Hi, I’m using transformers to generate sentences containing gradients using model.generate
with the modification of removing @torch.no_grad()
ahead of def generate(...):
, since the current version (4.2.1) of model.generate
doesn’t support keeping gradient.
And because I set do_sample=True
and num_beams>1
in generate
, the return type is BeamSampleEncoderDecoderOutput
. According to the documents, the scores
of BeamSampleEncoderDecoderOutput
consists of log softmax scores for each vocabulary token and the sum of log softmax of previously generated tokens in this beam.
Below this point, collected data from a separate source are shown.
$ cat config.mk
export PLATFORM = sky130hd
export DESIGN_NAME = control_unit
export DESIGN_NICKNAME = d
export VERILOG_FILES = /design/src/verilog/cu_pkg.sv /design/src/verilog/control_unit.sv /design/src/verilog/fetch_sequencer.sv /design/src/verilog/microcode_rom.sv /design/src/verilog/microstep_sequencer.sv
export VERILOG_INCLUDE_DIRS = /design/src /design/src/verilog
export SDC_FILE = /design/constraint.sdc
export NUM_CORES = 1
export LEC_CHECK = 0
export ABC_AREA = 1
export BUFFER_PORTS_ARGS = -buffer_cell sky130_fd_sc_hd__buf_4
export CELL_PAD_IN_SITES_DETAIL_PLACEMENT = 1
export CELL_PAD_IN_SITES_GLOBAL_PLACEMENT = 2
export CORE_MARGIN = 2
export CORE_UTILIZATION = 22
export CTS_BUF_LIST = sky130_fd_sc_hd__clkbuf_16
export CTS_CLUSTER_DIAMETER = 40
export DETAILED_ROUTE_END_ITERATION = 7
export PLACE_DENSITY = 0.82
export SETUP_SLACK_MARGIN = 0.2
export SLEW_MARGIN = 20
export SYNTH_ARGS = -nofsm -noshare
export SYNTH_HDL_FRONTEND = slang
export SYNTH_SLANG_ARGS = --single-unit
$ cat constraint.sdc
create_clock -name clk -period 2.4 [get_ports clk]
set_clock_uncertainty 0.2 [all_clocks]
set_input_delay 0.36 -clock clk [delete_from_list [all_inputs] [get_ports clk]]
set_output_delay 0.36 -clock clk [all_outputs]
set_load 0.02 [all_outputs]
What I want to do is gathering the non-inf value from the last beam and applying gradient descent to train the network later. The key pseudo-code is:
outputs = self.generate(input_ids, ..., **model_kwargs)
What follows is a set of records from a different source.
[src/hw/icache_cfg_pkg.sv]
/*
  Instruction cache geometry and the vector types used on the LCE ports.
  Block size and beat count must stay consistent (BLOCK_BYTES = 8 * BEATS_PER_BLOCK).
  TIMEOUT_LIMIT is the number of blocked cycles before the front end yields a cycle.
*/
`default_nettype none

package icache_cfg_pkg;

  typedef logic [31:0] paddr_t;
  typedef logic [63:0] dword_t;
  // 4 ways
  typedef logic [1:0]  way_t;
  typedef logic [1:0]  lce_id_t;
  // two directories
  typedef logic [0:0]  cce_id_t;

  localparam int unsigned BLOCK_BYTES     = 64;
  localparam int unsigned BEATS_PER_BLOCK = 8;
  localparam int unsigned TIMEOUT_LIMIT   = 4;

  // front end request kinds
  typedef enum logic [1:0] {
    miss_load = 2'b00,
    uc_load   = 2'b01,
    none      = 2'b10
  } cache_req_type_e;

endpackage

`default_nettype wire

[src/hw/lce_cce_pkg.sv]
/*
  Message encodings between the instruction cache LCE and the directory (CCE).
  Only the request, response and command types used by the miss path exist here.
  Directory selection assumes two directories interleaved on block granularity.
  The msg_size_e encoding is log2 of the byte count minus 3.
*/
`default_nettype none

package lce_cce_pkg;

  // request types sent to the directory
  typedef enum logic [1:0] {
    req_rd    = 2'b00,
    req_uc_rd = 2'b01
  } lce_req_type_e;

  // response types, only the coherence ack is produced by this LCE
  typedef enum logic [1:0] {
    resp_none    = 2'b00,
    resp_coh_ack = 2'b01
  } lce_resp_type_e;

  // transfer size of a request
  typedef enum logic [2:0] {
    size_8   = 3'b000,
    size_16  = 3'b001,
    size_32  = 3'b010,
    size_64  = 3'b011,
    size_128 = 3'b100
  } msg_size_e;

  // full block fill, matches the 64 byte block of the cache
  localparam msg_size_e BLOCK_MSG_SIZE = size_64;

  // commands from the directory
  typedef enum logic [1:0] {
    cmd_set_tag        = 2'b00,
    cmd_set_tag_wakeup = 2'b01,
    cmd_data           = 2'b10,
    cmd_uc_data        = 2'b11
  } lce_cmd_type_e;

  // address bit that picks the owning directory
  localparam int unsigned CCE_SELECT_BIT = 6;

endpackage

`default_nettype wire

[src/hw/lce_req_fsm.sv]
/*
  Request side of the icache LCE. Handles one outstanding miss or uncached load.
  The replacement way must arrive on cache_req_metadata_v_i after the request
  is accepted, and the request is not sent before it has been captured.
  cache_req_ready_o is low whenever the command buffer is not empty.
  A coherent fill ends with one coh_ack, an uncached load ends with no response.
*/
`timescale 1ns/1ps
`default_nettype none

module lce_req_fsm (
  input  wire logic                             clk_i,
  input  wire logic                             reset_i,
  input  wire icache_cfg_pkg::lce_id_t          lce_id_i,

  input  wire logic                             cache_req_v_i,
  input  wire icache_cfg_pkg::cache_req_type_e  cache_req_type_i,
  input  wire icache_cfg_pkg::paddr_t           cache_req_addr_i,
  output      logic                             cache_req_ready_o,
  input  wire logic                             cache_req_metadata_v_i,
  input  wire icache_cfg_pkg::way_t             cache_req_repl_way_i,
  output      icache_cfg_pkg::paddr_t           miss_addr_o,

  input  wire logic                             data_done_i,
  input  wire logic                             uc_data_done_i,
  input  wire logic                             set_tag_done_i,
  input  wire logic                             set_tag_wakeup_done_i,
  input  wire logic                             coherence_blocked_i,
  input  wire logic                             cmd_idle_i,

  output      logic                             lce_req_v_o,
  input  wire logic                             lce_req_ready_i,
  output      lce_cce_pkg::lce_req_type_e       lce_req_type_o,
  output      icache_cfg_pkg::paddr_t           lce_req_addr_o,
  output      lce_cce_pkg::msg_size_e           lce_req_size_o,
  output      icache_cfg_pkg::way_t             lce_req_lru_way_o,
  output      icache_cfg_pkg::lce_id_t          lce_req_src_o,
  output      icache_cfg_pkg::cce_id_t          lce_req_dst_o,

  output      logic                             lce_resp_v_o,
  input  wire logic                             lce_resp_yumi_i,
  output      lce_cce_pkg::lce_resp_type_e      lce_resp_type_o,
  output      icache_cfg_pkg::paddr_t           lce_resp_addr_o,
  output      icache_cfg_pkg::lce_id_t          lce_resp_src_o,
  output      icache_cfg_pkg::cce_id_t          lce_resp_dst_o
);

  typedef enum logic [2:0] {
    st_ready,
    st_send_miss,
    st_send_uc,
    st_sleep,
    st_send_ack
  } state_e;

  typedef logic [$clog2(icache_cfg_pkg::TIMEOUT_LIMIT + 1)-1:0] tcount_t;

  state_e                 state_r, state_n;
  icache_cfg_pkg::paddr_t miss_addr_r;
  icache_cfg_pkg::way_t   repl_way_r;
  logic                   md_v_r;
  logic                   data_seen_r, tag_seen_r;
  logic                   data_seen, tag_seen;
  logic                   req_accept;
  logic                   in_send, is_uc;
  tcount_t                timeout_cnt_r;
  logic                   timeout;

  assign req_accept = cache_req_v_i & cache_req_ready_o;

  always_comb begin
    state_n   = state_r;
    // an event in this cycle counts as already seen
    data_seen = data_seen_r | data_done_i;
    tag_seen  = tag_seen_r | set_tag_done_i;
    case (state_r)
      st_ready: begin
        if (req_accept) begin
          if (cache_req_type_i == icache_cfg_pkg::miss_load) begin
            state_n = st_send_miss;
          end else if (cache_req_type_i == icache_cfg_pkg::uc_load) begin
            state_n = st_send_uc;
          end
        end
      end
      st_send_miss, st_send_uc: begin
        if (lce_req_v_o) begin
          state_n = st_sleep;
        end
      end
      st_sleep: begin
        if (set_tag_wakeup_done_i) begin
          state_n = st_send_ack;
        end else if (uc_data_done_i) begin
          state_n = st_ready;
        end else if (data_seen && tag_seen) begin
          state_n = st_send_ack;
        end
      end
      st_send_ack: begin
        if (lce_resp_yumi_i) begin
          state_n = st_ready;
        end
      end
      default: state_n = st_ready;
    endcase
  end

  always_ff @(posedge clk_i) begin
    if (reset_i) begin
      state_r     <= st_ready;
      md_v_r      <= 1'b0;
      data_seen_r <= 1'b0;
      tag_seen_r  <= 1'b0;
    end else begin
      state_r <= state_n;
      if (req_accept) begin
        md_v_r      <= 1'b0;
        data_seen_r <= 1'b0;
        tag_seen_r  <= 1'b0;
      end else begin
        // metadata comes one or more cycles after the request
        if (cache_req_metadata_v_i) begin
          md_v_r <= 1'b1;
        end
        data_seen_r <= data_seen;
        tag_seen_r  <= tag_seen;
      end
    end
  end

  always_ff @(posedge clk_i) begin
    if (req_accept) begin
      miss_addr_r <= cache_req_addr_i;
    end
    if (cache_req_metadata_v_i) begin
      repl_way_r <= cache_req_repl_way_i;
    end
  end

  // count consecutive cycles with a command stuck behind a busy cache
  always_ff @(posedge clk_i) begin
    if (reset_i || !coherence_blocked_i) begin
      timeout_cnt_r <= '0;
    end else if (!timeout) begin
      timeout_cnt_r <= timeout_cnt_r + 1'b1;
    end
  end

  assign timeout = (timeout_cnt_r == tcount_t'(icache_cfg_pkg::TIMEOUT_LIMIT));

  assign cache_req_ready_o = (state_r == st_ready) & cmd_idle_i & ~timeout;
  assign miss_addr_o       = miss_addr_r;

  assign is_uc   = (state_r == st_send_uc);
  assign in_send = (state_r == st_send_miss) | is_uc;

  // ready comes first, valid follows only with the way captured
  assign lce_req_v_o    = in_send & lce_req_ready_i & md_v_r;
  assign lce_req_type_o = is_uc ? lce_cce_pkg::req_uc_rd : lce_cce_pkg::req_rd;

  // uncached loads fetch the aligned dword
  assign lce_req_addr_o = is_uc
    ? (miss_addr_r & ~icache_cfg_pkg::paddr_t'($bits(icache_cfg_pkg::dword_t) / 8 - 1))
    : (miss_addr_r & ~icache_cfg_pkg::paddr_t'(icache_cfg_pkg::BLOCK_BYTES - 1));
  assign lce_req_size_o    = is_uc ? lce_cce_pkg::size_8 : lce_cce_pkg::BLOCK_MSG_SIZE;
  assign lce_req_lru_way_o = repl_way_r;
  assign lce_req_src_o     = lce_id_i;
  assign lce_req_dst_o     =
    icache_cfg_pkg::cce_id_t'(lce_req_addr_o[lce_cce_pkg::CCE_SELECT_BIT]);

  assign lce_resp_v_o    = (state_r == st_send_ack);
  assign lce_resp_type_o = lce_resp_v_o ? lce_cce_pkg::resp_coh_ack : lce_cce_pkg::resp_none;
  assign lce_resp_addr_o = miss_addr_r;
  assign lce_resp_src_o  = lce_id_i;
  assign lce_resp_dst_o  =
    icache_cfg_pkg::cce_id_t'(miss_addr_r[lce_cce_pkg::CCE_SELECT_BIT]);

  // exactly one request per miss, only from a send state
  a_req_once : assert property (@(posedge clk_i) disable iff (reset_i)
    lce_req_v_o |-> in_send ##1 (!lce_req_v_o && state_r == st_sleep));

  // response held with stable fields until the directory takes it
  a_resp_hold : assert property (@(posedge clk_i) disable iff (reset_i)
    (lce_resp_v_o && !lce_resp_yumi_i) |=>
      (lce_resp_v_o && $stable(lce_resp_addr_o) && $stable(lce_resp_type_o)
       && $stable(lce_resp_dst_o)));

endmodule

`default_nettype wire

[src/hw/lce_cmd_handler.sv]
/*
  Command side of the icache LCE. Buffers one directory command and writes it
  into the cache arrays as a single-cycle fill strobe once cache_busy_i is low.
  The cache has no ready, so cache_busy_i only delays the strobe.
  A data command is one beat, data_done fires on the last beat of a block.
*/
`timescale 1ns/1ps
`default_nettype none

module lce_cmd_handler (
  input  wire logic                          clk_i,
  input  wire logic                          reset_i,

  input  wire logic                          lce_cmd_v_i,
  output      logic                          lce_cmd_ready_o,
  input  wire lce_cce_pkg::lce_cmd_type_e    lce_cmd_type_i,
  input  wire icache_cfg_pkg::paddr_t        lce_cmd_addr_i,
  input  wire icache_cfg_pkg::way_t          lce_cmd_way_i,
  input  wire icache_cfg_pkg::dword_t        lce_cmd_data_i,

  input  wire logic                          cache_busy_i,
  output      logic                          fill_v_o,
  output      lce_cce_pkg::lce_cmd_type_e    fill_type_o,
  output      icache_cfg_pkg::paddr_t        fill_addr_o,
  output      icache_cfg_pkg::way_t          fill_way_o,
  output      icache_cfg_pkg::dword_t        fill_data_o,

  output      logic                          data_done_o,
  output      logic                          uc_data_done_o,
  output      logic                          set_tag_done_o,
  output      logic                          set_tag_wakeup_done_o,
  output      logic                          coherence_blocked_o,
  output      logic                          cmd_idle_o
);

  typedef logic [$clog2(icache_cfg_pkg::BEATS_PER_BLOCK)-1:0] beat_t;

  logic                       buf_v_r;
  lce_cce_pkg::lce_cmd_type_e buf_type_r;
  icache_cfg_pkg::paddr_t     buf_addr_r;
  icache_cfg_pkg::way_t       buf_way_r;
  icache_cfg_pkg::dword_t     buf_data_r;
  beat_t                      beat_cnt_r;
  logic                       cmd_accept;
  logic                       data_beat, last_beat;

  assign lce_cmd_ready_o = ~buf_v_r;
  assign cmd_accept      = lce_cmd_v_i & lce_cmd_ready_o;

  // entry is freed in the strobe cycle
  always_ff @(posedge clk_i) begin
    if (reset_i) begin
      buf_v_r <= 1'b0;
    end else if (cmd_accept) begin
      buf_v_r <= 1'b1;
    end else if (fill_v_o) begin
      buf_v_r <= 1'b0;
    end
  end

  always_ff @(posedge clk_i) begin
    if (cmd_accept) begin
      buf_type_r <= lce_cmd_type_i;
      buf_addr_r <= lce_cmd_addr_i;
      buf_way_r  <= lce_cmd_way_i;
      buf_data_r <= lce_cmd_data_i;
    end
  end

  assign data_beat = fill_v_o & (buf_type_r == lce_cce_pkg::cmd_data);
  assign last_beat = (beat_cnt_r == beat_t'(icache_cfg_pkg::BEATS_PER_BLOCK - 1));

  always_ff @(posedge clk_i) begin
    if (reset_i) begin
      beat_cnt_r <= '0;
    end else if (data_beat) begin
      beat_cnt_r <= last_beat ? '0 : beat_cnt_r + 1'b1;
    end
  end

  assign fill_v_o    = buf_v_r & ~cache_busy_i;
  assign fill_type_o = buf_type_r;
  assign fill_addr_o = buf_addr_r;
  assign fill_way_o  = buf_way_r;
  assign fill_data_o = buf_data_r;

  // events go out with the strobe
  assign data_done_o           = data_beat & last_beat;
  assign uc_data_done_o        = fill_v_o & (buf_type_r == lce_cce_pkg::cmd_uc_data);
  assign set_tag_done_o        = fill_v_o & (buf_type_r == lce_cce_pkg::cmd_set_tag);
  assign set_tag_wakeup_done_o = fill_v_o & (buf_type_r == lce_cce_pkg::cmd_set_tag_wakeup);

  assign coherence_blocked_o = buf_v_r & cache_busy_i;
  assign cmd_idle_o          = ~buf_v_r;

  // no write into a busy cache, and a blocked command is still there next cycle
  a_no_fill_busy : assert property (@(posedge clk_i) disable iff (reset_i)
    (buf_v_r && cache_busy_i) |-> !fill_v_o ##1 (buf_v_r && $stable(fill_addr_o)));

endmodule

`default_nettype wire

[src/hw/icache_lce.sv]
/*
  Instruction cache LCE miss path: request state machine plus command handler.
  One outstanding miss at a time, no invalidations or writebacks.
  The cache arrays and the directory sit outside this block.
*/
`timescale 1ns/1ps
`default_nettype none

module icache_lce (
  input  wire logic                             clk_i,
  input  wire logic                             reset_i,
  input  wire icache_cfg_pkg::lce_id_t          lce_id_i,

  input  wire logic                             cache_req_v_i,
  input  wire icache_cfg_pkg::cache_req_type_e  cache_req_type_i,
  input  wire icache_cfg_pkg::paddr_t           cache_req_addr_i,
  output      logic                             cache_req_ready_o,
  input  wire logic                             cache_req_metadata_v_i,
  input  wire icache_cfg_pkg::way_t             cache_req_repl_way_i,
  output      icache_cfg_pkg::paddr_t           miss_addr_o,

  output      logic                             lce_req_v_o,
  input  wire logic                             lce_req_ready_i,
  output      lce_cce_pkg::lce_req_type_e       lce_req_type_o,
  output      icache_cfg_pkg::paddr_t           lce_req_addr_o,
  output      lce_cce_pkg::msg_size_e           lce_req_size_o,
  output      icache_cfg_pkg::way_t             lce_req_lru_way_o,
  output      icache_cfg_pkg::lce_id_t          lce_req_src_o,
  output      icache_cfg_pkg::cce_id_t          lce_req_dst_o,

  output      logic                             lce_resp_v_o,
  input  wire logic                             lce_resp_yumi_i,
  output      lce_cce_pkg::lce_resp_type_e      lce_resp_type_o,
  output      icache_cfg_pkg::paddr_t           lce_resp_addr_o,
  output      icache_cfg_pkg::lce_id_t          lce_resp_src_o,
  output      icache_cfg_pkg::cce_id_t          lce_resp_dst_o,

  input  wire logic                             lce_cmd_v_i,
  output      logic                             lce_cmd_ready_o,
  input  wire lce_cce_pkg::lce_cmd_type_e       lce_cmd_type_i,
  input  wire icache_cfg_pkg::paddr_t           lce_cmd_addr_i,
  input  wire icache_cfg_pkg::way_t             lce_cmd_way_i,
  input  wire icache_cfg_pkg::dword_t           lce_cmd_data_i,

  input  wire logic                             cache_busy_i,
  output      logic                             fill_v_o,
  output      lce_cce_pkg::lce_cmd_type_e       fill_type_o,
  output      icache_cfg_pkg::paddr_t           fill_addr_o,
  output      icache_cfg_pkg::way_t             fill_way_o,
  output      icache_cfg_pkg::dword_t           fill_data_o
);

  // events from the command side to the request side
  logic data_done, uc_data_done, set_tag_done, set_tag_wakeup_done;
  logic coherence_blocked, cmd_idle;

  lce_req_fsm u_req_fsm (
    .clk_i                 (clk_i),
    .reset_i               (reset_i),
    .lce_id_i              (lce_id_i),
    .cache_req_v_i         (cache_req_v_i),
    .cache_req_type_i      (cache_req_type_i),
    .cache_req_addr_i      (cache_req_addr_i),
    .cache_req_ready_o     (cache_req_ready_o),
    .cache_req_metadata_v_i(cache_req_metadata_v_i),
    .cache_req_repl_way_i  (cache_req_repl_way_i),
    .miss_addr_o           (miss_addr_o),
    .data_done_i           (data_done),
    .uc_data_done_i        (uc_data_done),
    .set_tag_done_i        (set_tag_done),
    .set_tag_wakeup_done_i (set_tag_wakeup_done),
    .coherence_blocked_i   (coherence_blocked),
    .cmd_idle_i            (cmd_idle),
    .lce_req_v_o           (lce_req_v_o),
    .lce_req_ready_i       (lce_req_ready_i),
    .lce_req_type_o        (lce_req_type_o),
    .lce_req_addr_o        (lce_req_addr_o),
    .lce_req_size_o        (lce_req_size_o),
    .lce_req_lru_way_o     (lce_req_lru_way_o),
    .lce_req_src_o         (lce_req_src_o),
    .lce_req_dst_o         (lce_req_dst_o),
    .lce_resp_v_o          (lce_resp_v_o),
    .lce_resp_yumi_i       (lce_resp_yumi_i),
    .lce_resp_type_o       (lce_resp_type_o),
    .lce_resp_addr_o       (lce_resp_addr_o),
    .lce_resp_src_o        (lce_resp_src_o),
    .lce_resp_dst_o        (lce_resp_dst_o)
  );

  lce_cmd_handler u_cmd_handler (
    .clk_i                (clk_i),
    .reset_i              (reset_i),
    .lce_cmd_v_i          (lce_cmd_v_i),
    .lce_cmd_ready_o      (lce_cmd_ready_o),
    .lce_cmd_type_i       (lce_cmd_type_i),
    .lce_cmd_addr_i       (lce_cmd_addr_i),
    .lce_cmd_way_i        (lce_cmd_way_i),
    .lce_cmd_data_i       (lce_cmd_data_i),
    .cache_busy_i         (cache_busy_i),
    .fill_v_o             (fill_v_o),
    .fill_type_o          (fill_type_o),
    .fill_addr_o          (fill_addr_o),
    .fill_way_o           (fill_way_o),
    .fill_data_o          (fill_data_o),
    .data_done_o          (data_done),
    .uc_data_done_o       (uc_data_done),
    .set_tag_done_o       (set_tag_done),
    .set_tag_wakeup_done_o(set_tag_wakeup_done),
    .coherence_blocked_o  (coherence_blocked),
    .cmd_idle_o           (cmd_idle)
  );

endmodule

`default_nettype wire

[config.mk]
export PLATFORM = sky130hd
export DESIGN_NAME = icache_lce
export DESIGN_NICKNAME = d
export VERILOG_FILES = /design/src/hw/icache_cfg_pkg.sv /design/src/hw/lce_cce_pkg.sv /design/src/hw/lce_req_fsm.sv /design/src/hw/lce_cmd_handler.sv /design/src/hw/icache_lce.sv
export SDC_FILE = /design/constraint.sdc
export NUM_CORES = 1
export LEC_CHECK = 0
export ABC_CLOCK_PERIOD_IN_PS = 5300
export BUFFER_PORTS_ARGS = -buffer_cell sky130_fd_sc_hd__buf_2
export CAP_MARGIN = 5
export CORE_AREA = 2 2 139 141
export CTS_CLUSTER_SIZE = 8
export DETAILED_ROUTE_END_ITERATION = 8
export DIE_AREA = 0 0 141 143
export PLACE_DENSITY = 0.62
export SYNTH_ARGS = -nofsm -noshare
export SYNTH_HDL_FRONTEND = slang
export SYNTH_SLANG_ARGS = --single-unit
[constraint.sdc]
create_clock -name clk_i -period 5.3 [get_ports clk_i]
set_clock_uncertainty 0.15 [all_clocks]
set_input_delay 0 -clock clk_i [delete_from_list [all_inputs] [get_ports clk_i]]
set_output_delay 0 -clock clk_i [all_outputs]
set_load 0.02 [all_outputs]
==> metrics.txt, run 1 <==
Period minus WS final between 2 and 2.5 ns; RePlAce Congestion 0.804; Tot Pwr 3.44 mW; hold crit path type input port to flip-flop; GRT Util Overall 15.6%; Slew Viols, Final 0; Most Used Layer, Global Route met2; placed cell count 808; Synth Area per Inst between 15 and 20 um^2; number of setup violations in the final report 0; synth unique cells 34; Clk Latency, worst-skew pair 0.41 ns; post-synthesis cell count ~290; clock sinks 147; Chip Width 141 um; largest net degree at the start of global routing 61; WL final 16500 um; P per Cell Area 387 nW/um^2; vias post-DR 4047; CTS tree built; max cap viols 0; WHS Path Cells 4; register area 4280 um^2; f_max roughly 0.44 GHz; Placed Area 6850 um^2; vias in the first global route 4362; startpoint types flip-flop; drt first pass iters 4; slew margin rel. 46.9%; Hold Worst Slack 0.108 ns; Iteration-0 DRC Markers 160; Die ar. 20200 um^2; diodes inserted 0; H-tree Lvls 4; detailed placer's ending HPWL 11200 um; Worst IR Drop VDD approximately 0.22 mV; Setup Crit Path Kind flip-flop to flip-flop; CTS Buf Count 17; clock buffer depth 2; Crit path required time 5.18 ns; Seq/Total Area, Yosys roughly four fifths; leakage power 3.87 nW; starting density of the core 28.7%; initial antenna violation count 0; setup TNS 0 ns; first-pass GRT wire length ~23000 um; share of cells above drive strength 1 51.5%; unrepaired setup endpoints after global routing false; io pins 362; # rows 50; Ys Warns 0; DRC 0; worst slew pin tran 0.795 ns; global route overflow 0; multi-input logic area ~480 um^2; Reg2Reg Depth 3; Routed WL per cell 16.8 um; Post-DRT Antenna Nets 0; Final Instance Area around 9000 um^2; result of the run finished, final reports clean; Cell Count, Final, Fillers Out ~990; nature of the critical path endpoint flip-flop; final hold violation count 0; part of the cycle the worst path needs 43.0%; Yosys reg bits between 100 and 150; CTS root buf clkbuf_16; synthesized area 5330 um^2; CP startpoint u_cmd_handler.buf_v_r$_SDFFE_PP0P_; area of the core 18600 um^2; Reg-to-Reg Start u_cmd_handler.buf_v_r$_SDFFE_PP0P_; Layout area overhead 66.8%; post-CTS sizing 0; Vias/cell approximately 4.1; nets 888; R2R Setup Slk 3.02 ns; met1 usage 16.4%; hold_sp lce_req_ready_i; setup ws final 3.02 ns; Die Ht ~140 um; met3 Use GR 6.61%; Placement Setup Slack 3.03 ns; GR Util met2 28.8%; CP max FO 60; fin util a little under half; port bufs 349; CTS clk-pin slew, worst paths ~0.07 ns; Filler Cell Count 1593; WP data arrival 2.16 ns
# The type of outputs is BeamSampleEncoderDecoderOutput
scores = outputs.scores
last_step_score = scores[-1]
last_step_score = last_step_score[torch.where(last_step_score != -float('inf'))]
last_step_score = last_step_score[::num_beams]
However, when I run the program, I receive an error:
RuntimeError:
one of the variables needed for gradient computation has been modified by an inplace operation: [torch.FloatTensor [16, 50265]], which is output 0 of LogSoftmaxBackward, is at version 17; expected version 0 instead.
Hint: enable anomaly detection to find the operation that failed to compute its gradient, with torch.autograd.set_detect_anomaly(True).
which means that there is an in-place operation in generate
, and I guess the in-place operation lies in BeamSearchScorer.finalize
, but I can’t figure out what source code to change to make it viable.